Mac refuses to cut CS jobs
(CNS): In addition to a 10% tax of work-permit holders' income, the government will be introducing a directorship fee and another employment fee to firms employing foreign workers in jobs that could go to Caymanians in order to try and balance the 2012/13 budget. In a broadcast to the nation on Wednesday evening announcing the new payroll tax, Premier McKeeva Bush said he had refused to cut the 500-700 jobs needed for government to balance its books and had preserved the public sector workforce. However, the payback for that was the requirement that all civil service staff and their families will now make a contribution to their healthcare provisions and their pensions plans.
In a statement that demonstrated just how bad the state of government finances has become, the premier confirmed that, despite his promises to hold out on taxes, Cayman needed a new source of sustainable revenue and he would turn to direct taxation.
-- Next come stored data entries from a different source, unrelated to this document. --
**config.mk**
```make
export PLATFORM = sky130hd
export DESIGN_NAME = seg7_capture_decoder
export DESIGN_NICKNAME = d
export VERILOG_FILES = /design/src/rtl/seg7_capture_decoder.sv
export SDC_FILE = /design/constraint.sdc
export NUM_CORES = 1
export LEC_CHECK = 0
export ABC_AREA = 1
export BUFFER_PORTS_ARGS = -buffer_cell sky130_fd_sc_hd__buf_2
export CAP_MARGIN = 40
export CORE_ASPECT_RATIO = 0.9
export CORE_MARGIN = 8
export CORE_UTILIZATION = 58
export DETAILED_ROUTE_END_ITERATION = 10
export GPL_TIMING_DRIVEN = 0
export PLACE_DENSITY = 0.76
export SYNTH_ARGS = -nofsm -noshare
export SYNTH_HDL_FRONTEND = slang
export SYNTH_SLANG_ARGS = --single-unit
```
**constraint.sdc**
```tcl
create_clock -name clk -period 2.7 [get_ports clk]
set_clock_uncertainty 0.2 [all_clocks]
set_input_delay 0.135 -clock clk [delete_from_list [all_inputs] [get_ports clk]]
set_output_delay 0.135 -clock clk [all_outputs]
set_load 0.01 [all_outputs]
```
**src/rtl/seg7_capture_decoder.sv**
```systemverilog
// seg7_capture_decoder
// Captures an asynchronous 7-segment pattern, waits for it to be stable for
// STABLE_CYCLES synchronized samples, then decodes it once into a digit value
// with a one-cycle valid pulse, a blank/error level and a modulo-256 count.
// Optional feature: define SEG7_DEC_HEX_EN to also decode the hex letters A-F.

module seg7_capture_decoder #(
    parameter int STABLE_CYCLES = 4
) (
    input  logic       clk,
    input  logic       rst_n,
    input  logic [6:0] seg,
    output logic [3:0] digit,
    output logic       valid,
    output logic       blank,
    output logic       error,
    output logic [7:0] count
);

    localparam logic [3:0] RUN_MAX = 4'(STABLE_CYCLES);

    logic [6:0] sync_meta;
    logic [6:0] sync_seg;
    logic [6:0] prev_seg;
    logic [6:0] last_pat;
    logic [3:0] run;
    logic [3:0] run_next;
    logic       accept;
    logic       mapped;
    logic [3:0] dec_value;

    // Two-flop synchronizer; nothing downstream looks at seg directly.
    // NOTE: sequential state uses non-blocking assignments so every flop
    // samples the pre-edge value of its neighbours.
    always_ff @(posedge clk or negedge rst_n) begin
        if (!rst_n) begin
            sync_meta <= '0;
            sync_seg  <= '0;
        end else begin
            sync_meta <= seg;
            sync_seg  <= sync_meta;
        end
    end

    // Run length of the current synchronized sample, saturating at RUN_MAX.
    // NOTE: the default assignment first keeps this block free of latches.
    always_comb begin
        run_next = run;
        if (sync_seg != prev_seg) begin
            run_next = 4'd1;
        end else if (run != RUN_MAX) begin
            run_next = run + 4'd1;
        end
    end

    // Accept only on reaching the threshold with a pattern not already accepted.
    assign accept = (run_next == RUN_MAX) && (sync_seg != last_pat);

    // Segment pattern to digit lookup; mapped is low for undecodable patterns.
    always_comb begin
        mapped    = 1'b1;
        dec_value = 4'd0;
        case (sync_seg)
            7'h3F:        dec_value = 4'd0;
            7'h06:        dec_value = 4'd1;
            7'h5B:        dec_value = 4'd2;
            7'h4F:        dec_value = 4'd3;
            7'h66:        dec_value = 4'd4;
            7'h6D:        dec_value = 4'd5;
            7'h7D:        dec_value = 4'd6;
            7'h07, 7'h27: dec_value = 4'd7;
            7'h7F:        dec_value = 4'd8;
            7'h6F, 7'h67: dec_value = 4'd9;
`ifdef SEG7_DEC_HEX_EN
            7'h77:        dec_value = 4'hA;
            7'h7C:        dec_value = 4'hB;
            7'h39:        dec_value = 4'hC;
            7'h5E:        dec_value = 4'hD;
            7'h79:        dec_value = 4'hE;
            7'h71:        dec_value = 4'hF;
`endif
            default:      mapped = 1'b0;
        endcase
    end

    // Run tracking, acceptance bookkeeping and the registered outputs.
    always_ff @(posedge clk or negedge rst_n) begin
        if (!rst_n) begin
            prev_seg <= '0;
            run      <= '0;
            last_pat <= '0;
            digit    <= '0;
            valid    <= 1'b0;
            blank    <= 1'b1;
            error    <= 1'b0;
            count    <= '0;
        end else begin
            prev_seg <= sync_seg;
            run      <= run_next;
            valid    <= 1'b0;
            if (accept) begin
                last_pat <= sync_seg;
                if (sync_seg == 7'h00) begin
                    blank <= 1'b1;
                    error <= 1'b0;
                end else if (mapped) begin
                    digit <= dec_value;
                    valid <= 1'b1;
                    count <= count + 8'd1;
                    blank <= 1'b0;
                    error <= 1'b0;
                end else begin
                    blank <= 1'b0;
                    error <= 1'b1;
                end
            end
        end
    end

endmodule

```
* After elaboration in Yosys (flattened, before gate mapping)
Cells that the tools add are included.
** Storage, ports and cells
- Output and inout port bits :: 15
- Register bits :: 47
- Bits of input ports :: 9
- Word-level logic and storage cells :: 45
** Cells by class
- Equal/unequal tests :: 16
- Bitwise operators :: 1
- Muxes and demuxes :: 10
- Add/sub/neg operators :: 2
- Reductions and logical operators :: 6
** Operators with widths (number)
- == test 7 bit, second input constant :: 8
- one-hot mux 4 bit (9 select lines) :: 1
- == test 7 x 3 -> 1 bit, second input constant :: 2
- == test 7 x 6 -> 1 bit, second input constant :: 2
- inequality test 7 bit :: 2
- OR reduction 12 bit :: 1
- adder 8 x 1 -> 8 bit, second input constant :: 1
- two-way mux 4 bit :: 2
- logical NOT 7 bit :: 1
- two-way mux 1 bit :: 7
- adder 4 x 1 -> 4 bit, second input constant :: 1
- == test 4 x 3 -> 1 bit, second input constant :: 1
- inequality test 4 x 3 -> 1 bit, second input constant :: 1
- OR reduction 2 bit :: 2
- AND reduction 3 bit :: 1
- logical AND 1 bit :: 1
- NOT 1 bit :: 1

* Depth between registers and ports, before layout
- Depth in word-level cells :: 6
- Depth in mapped cells :: 14
- Gate-level depth less buffers :: 13

* Least setup slack after synthesis
Ideal clock, no wire load.
- Path type :: register to register
- From :: register run[0]
- To :: register count[2]
- Period minus slack after synthesis :: 1.947 ns
- Library setup time :: 0.117 ns
- Data required time :: 2.383 ns
- Setup slack :: 0.753 ns
- Data arrival time :: 1.630 ns
- Path buffers :: 0
- Cell stages (with the launch flop) :: 12
- Path through :: dfrtp_1 > inv_1 > ha_1 > nand3_1 > nand2_1 > nand2_1 > nor3_4 > nand3_1 > nor2_2 > nand3_1 > nand2_1 > nand2_1
** On the way
- Longest elaborated chain between the ends :: 6
- Elaborated cells on any way between the ends :: 7
- Classes of those cells :: add/sub (1); eq/ne (2); mux (2); reduce/logical (2)
** Ends and longest elaborated chain
- start: declaration :: RTL line 26 : logic [3:0] run;
- start signal: assignment :: RTL line 99 : run <= run_next;
- adder 4 x 1 -> 4 bit / inequality test 4 x 3 -> 1 bit (equally long branches) :: RTL line 52, 51
- two-way mux 4 bit (*) :: RTL line 51 : end else if (run != RUN_MAX) begin
- two-way mux 4 bit (*) :: RTL line 49 : if (sync_seg != prev_seg) begin
- == test 4 x 3 -> 1 bit (*) :: RTL line 57 : assign accept = (run_next == RUN_MAX) && (sync_seg != last_pat);
- logical AND 1 bit (*) :: RTL line 57
- AND reduction 3 bit (no source line) (*)
- end signal: assignment :: RTL line 109 : count <= count + 8'd1;
- end: declaration :: RTL line 17 : output logic [7:0] count
Mark *: on every way between the ends. The rest lies on a longest branch, timed or not.
A chain may end at the register's enable or synchronous reset.

* Worst setup path after layout
- From :: register run[0]
- To :: register digit[2]
** On the way
- Longest elaborated chain between the ends :: 6
- Elaborated cells on any way between the ends :: 7
- Classes of those cells :: add/sub (1); eq/ne (2); mux (2); reduce/logical (2)
** Ends and longest elaborated chain
- adder 4 x 1 -> 4 bit / inequality test 4 x 3 -> 1 bit (equally long branches) :: RTL line 52, 51
- two-way mux 4 bit (*) :: RTL line 51
- two-way mux 4 bit (*) :: RTL line 49
- == test 4 x 3 -> 1 bit (*) :: RTL line 57
- logical AND 1 bit (*) :: RTL line 57
- AND reduction 3 bit (no source line) (*)
- end signal: assignment :: RTL line 107 : digit <= dec_value;
- end: declaration :: RTL line 13 : output logic [3:0] digit,
Marks and branches as above.

==> flow_summary_export.csv <==
group,metric,value,unit
run_status,outcome,"completed",
critical_path,crit_buf_inv,2,
cells_and_area,final_layout_size_suffix_gt1_share,17.1,%
logic_synthesis,synth_top_cell_by_area,"dfrtp_1",
logic_synthesis,synth-main-ff-cell,"dfrtp_1",
drt,vias,1916,
critical_path,cp-start-kind,"register",
timing,tightest_slew,0.419,ns
floorplanning,die_y,76.7,um
cells_and_area,fin_area,2740,um^2
drt,routed_via_density,5.03,
logic_synthesis,synth_top_area_share,48.5,%
power_and_ir_drop,ir_drop,389,uV
placement,portBuffers,23,
critical_path,slowest_stage,"dfrtp_1",
critical_path,arrival,2.23,ns
cells_and_area,areaGrowthSynthToFinish,15.2,%
critical_path,path_max_fanout,6,
timing,setup_viol,0,
critical_path,endpoint_kind,"register",
placement,gp_congestion,0.834,
floorplanning,die_w,83.5,um
critical_path,worstPathCellList,"inv_1 -> ha_1 -> nand3_1 -> nand2_1 -> nand2_1 -> nor3_4 -> nand3_1 -> nor2_2 -> nand3_1 -> nand2_1 -> inv_1",
critical_path,worst_ep_required_time,2.70,ns
drt,drc,0,
clocking,htreeDepth,2,
timing,fin_hold_ws,0.139,ns
timing,hold_violations,0,
power_and_ir_drop,power.internal,0.000938,W
logic_synthesis,synthesis.nets,305,
timing,fmax,0.448,GHz
clocking,clock-sinks,47,
critical_path,cp_top_family,"simple AND/OR/NAND/NOR gates",
floorplanning,core-area,4020,um^2
timing,min_period_over_period,82.7,%
cells_and_area,final_util,68.1,%
global_routing,grt_pass1_vias,1836,
logic_synthesis,ys_warn_count,0,
power_and_ir_drop,seqPwrFrac,59.0,%
placement,dp.cells,365,
global_routing,grt_overflow,0,
drt,wirelength,4630,um
global_routing,grt_start_max_net_pins,30,
worst_hold_path,min_path_type,"input port to asynchronous set/reset pin",
power_and_ir_drop,p_leak,1.43,nW
clocking,cts_root_buffer,"clkbuf_8",
timing,rsz0062_at_grt,"false",
logic_synthesis,synthTopCellsByArea,"dfrtp_1 (48%), nand2_1 (14%), inv_1 (6.5%), nor2_1 (4.3%), nand3_1 (4.0%)",
timing,fin_crit,2.23,ns
logic_synthesis,synth-edff-count,0,
drt,first_pass_iters,4,
clocking,cts_tree,"yes",
logic_synthesis,avgSynthCellArea,8.11,um^2
clocking,cts_buffer_depth,2,
floorplanning,fp.dieArea,6400,um^2
critical_path,path_class,"register to register",
logic_synthesis,ys_ff_latch,47,
logic_synthesis,synth_area,2370,um^2
global_routing,grt_pass1_wl,8070,um
clocking,path_clk_slew,0.08,ns
clocking,cts_resized,0,
cells_and_area,stdcell_count,381,
drt,first_iter_violations,102,
clocking,clkLatencyLatePin,0.30,ns
floorplanning,rows,22,
logic_synthesis,synth_sequential_area_ratio,49.6,%
global_routing,grt_antenna_before_repair,0,
floorplanning,top_level_ports,24,
power_and_ir_drop,p_comb_share,8.1,%
timing,timing.final.max_slew_violations,0,
logic_synthesis,synth_cell_types,31,
logic_synthesis,synth_cells,293,
timing,slew_headroom,71.9,%
floorplanning,initial_core_util,59.1,%
cells_and_area,diodes,0,
power_and_ir_drop,p_switching,0.000300,W
power_and_ir_drop,switching_share,24.3,%
drt,avgRoutedWirePerCell,12.2,um
drt,drtAntennaViolNets,0,
critical_path,max_stage_delay,0.41,ns
timing,finalSetupTns,0,ns
logic_synthesis,ys_top_cells_by_count,"nand2_1 (91), dfrtp_1 (46), inv_1 (41)",
logic_synthesis,synthArstFlopShare,100,%
cells_and_area,nets,344,
power_and_ir_drop,pwr-share-clk,32.9,%
job,maxCapViolCount,0,
logic_synthesis,synth_most_common_cell,"nand2_1",
global_routing,grtUsageTotal,15.0,%
clocking,cts_inserted_buffers,5,
placement,dp_hpwl,3440,um
power_and_ir_drop,pwr_density_cell,453,nW/um^2
placement,postPlaceCellArea,2570,um^2
stage by stage:
step	total power (W)	worst slack [ns]
after CTS	0.00125	0.489
after detailed placement	0.000837	0.544
after floorplan	0.000799	0.753
after global placement	0.000830	0.558
after global routing	0.00129	0.291
final	0.00124	0.467
cell families after synthesis:
| logic type | count (synthesis) | share of synthesized area (%) |
|---|---|---|
| simple gates | 166 | 32.7 |
| fa+ha+maj | 3 | 1.58 |
| xor+xnor | 9 | 3.32 |
| compound gates | 15 | 3.32 |
| buf+inv | 53 | 9.54 |
| flops | 47 | 49.6 |
state kept, by name, indices dropped and copies added (netlist names):
| register | flops |
|---|---|
| error | 1 |
| count | 8 |
| blank | 1 |
| last_pat | 7 |
| sync_seg | 7 |
| valid | 1 |
| run | 4 |
| sync_meta | 7 |
| digit | 4 |
| prev_seg | 7 |
metal layers:
layer / part of all wire, % / vias to the layer above / GRT usage, %
li1: - / 990 / -
met3: 4.3 / 7 / 3.70
met4: 1.2 / 0 / 5.52
met5: 0 / - / 0
met2: 48 / 45 / 24.8
met1: 46 / 874 / 18.5
final timing paths:
path	start	slack, ns	to	cells after the start
min	rst_n	0.14	sync_seg[3]$_DFF_PN0_	2
min in group clk	sync_meta[2]$_DFF_PN0_	0.15	sync_seg[2]$_DFF_PN0_	0
max	run[0]$_DFF_PN0_	0.47	digit[2]$_DFFE_PN0P_	11
max in group asynchronous	rst_n	1.59	blank$_DFFE_PN1P_	3
max reg2reg	run[0]$_DFF_PN0_	0.47	digit[2]$_DFFE_PN0P_	11
min reg2reg	sync_meta[2]$_DFF_PN0_	0.15	sync_seg[2]$_DFF_PN0_	0
power groups by stage:
| stage | sequential (W) | combinational, W | clock, W |
|---|---|---|---|
| finish | 0.000731 | 0.000101 | 0.000407 |
| global route | 0.000733 | 0.000114 | 0.000442 |
| CTS | 0.000731 | 0.000101 | 0.000421 |
| detailed placement | 0.000745 | 0.0000914 | 0 |
| global placement | 0.000744 | 0.0000857 | 0 |
| floorplan | 0.000742 | 0.0000567 | 0 |
final cells by class:
type	count	area (um^2)
multi-input combinational	193	971
clock buffer	6	72.6
inverter	46	178
sequential	47	1180
buffer	7	48.8
timing repair buffer	32	215
fill	328	1280
tap	48	60.1
clock inverter	2	12.5
layout by cell type, fill, tap and decap left out, types with 2 or more instances in the layout:
cell	n
buf_4	3
nand2_2	4
dlygate4sd3_1	8
nor2_1	27
nand4_1	13
a21oi_1	2
inv_1	41
nor2_2	2
xnor2_1	8
ha_1	3
inv_2	4
nand2_1	91
clkbuf_8	5
buf_2	26
dfrtp_1	46
o21ai_0	11
nand3_1	19
repair_timing:
action,in CTS,in global routing
endpoints found under the hold margin,53,0
hold buffers,8,0
buffers inserted,0,0
Power figures use the tool's default switching activity.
Although Bush claimed the so-called 'Community Enhancement Fee' was not an income tax, it will be calculated on the incomes and taken from the earnings of all work-permit holders who are paid more than $20K per year.
In what appeared to be an effort to soften the blow, Bush announced that employers of non-Caymanian workers and those employees would no longer be required to contribute to a compulsory pension scheme, cutting the burden to businesses.
Bush said that he had been under twin pressures from the UK to simultaneously cut spending and increase revenue.
“The FCO insisted that the Government strengthen its fiscal position by implementing a greater level of expenditure reductions,” he said. “The FCO is also of the firm view that the strengthening and improving of fiscal results for the Government must not occur solely as a result of reductions to expenditure, but revenues of the Government need serious enhancement and expansion.”
His statement listed vague references to savings in the public sector, such as cuts in marketing and the centralization of procurement. He also announced the sale of the police helicopter based on recommendations from the Expenditure Review Committee.
However, he said he had fought to hold on to benefits for veterans and seamen as well as assistance for churches and community projects.
There was, he said, a further request from London to reduce an additional $20 million “in areas of the budget which give grants to: Seamen/Veterans benefits, Social Services, such as the Elderly and Handicapped Persons benefits, temporary rental assistance and temporary financial assistance for persons who find themselves unemployed, Education Council Scholarships, grants to Community programmes such as apprenticeship programmes and church related programmes. To do this would truly make our community suffer much more than at present. I have refused that cut!” Bush stated.
As a result of a myriad number of announcements in the statement relating to the forthcoming budget, the premier said he would begin a serious of public meetings starting on Monday evening.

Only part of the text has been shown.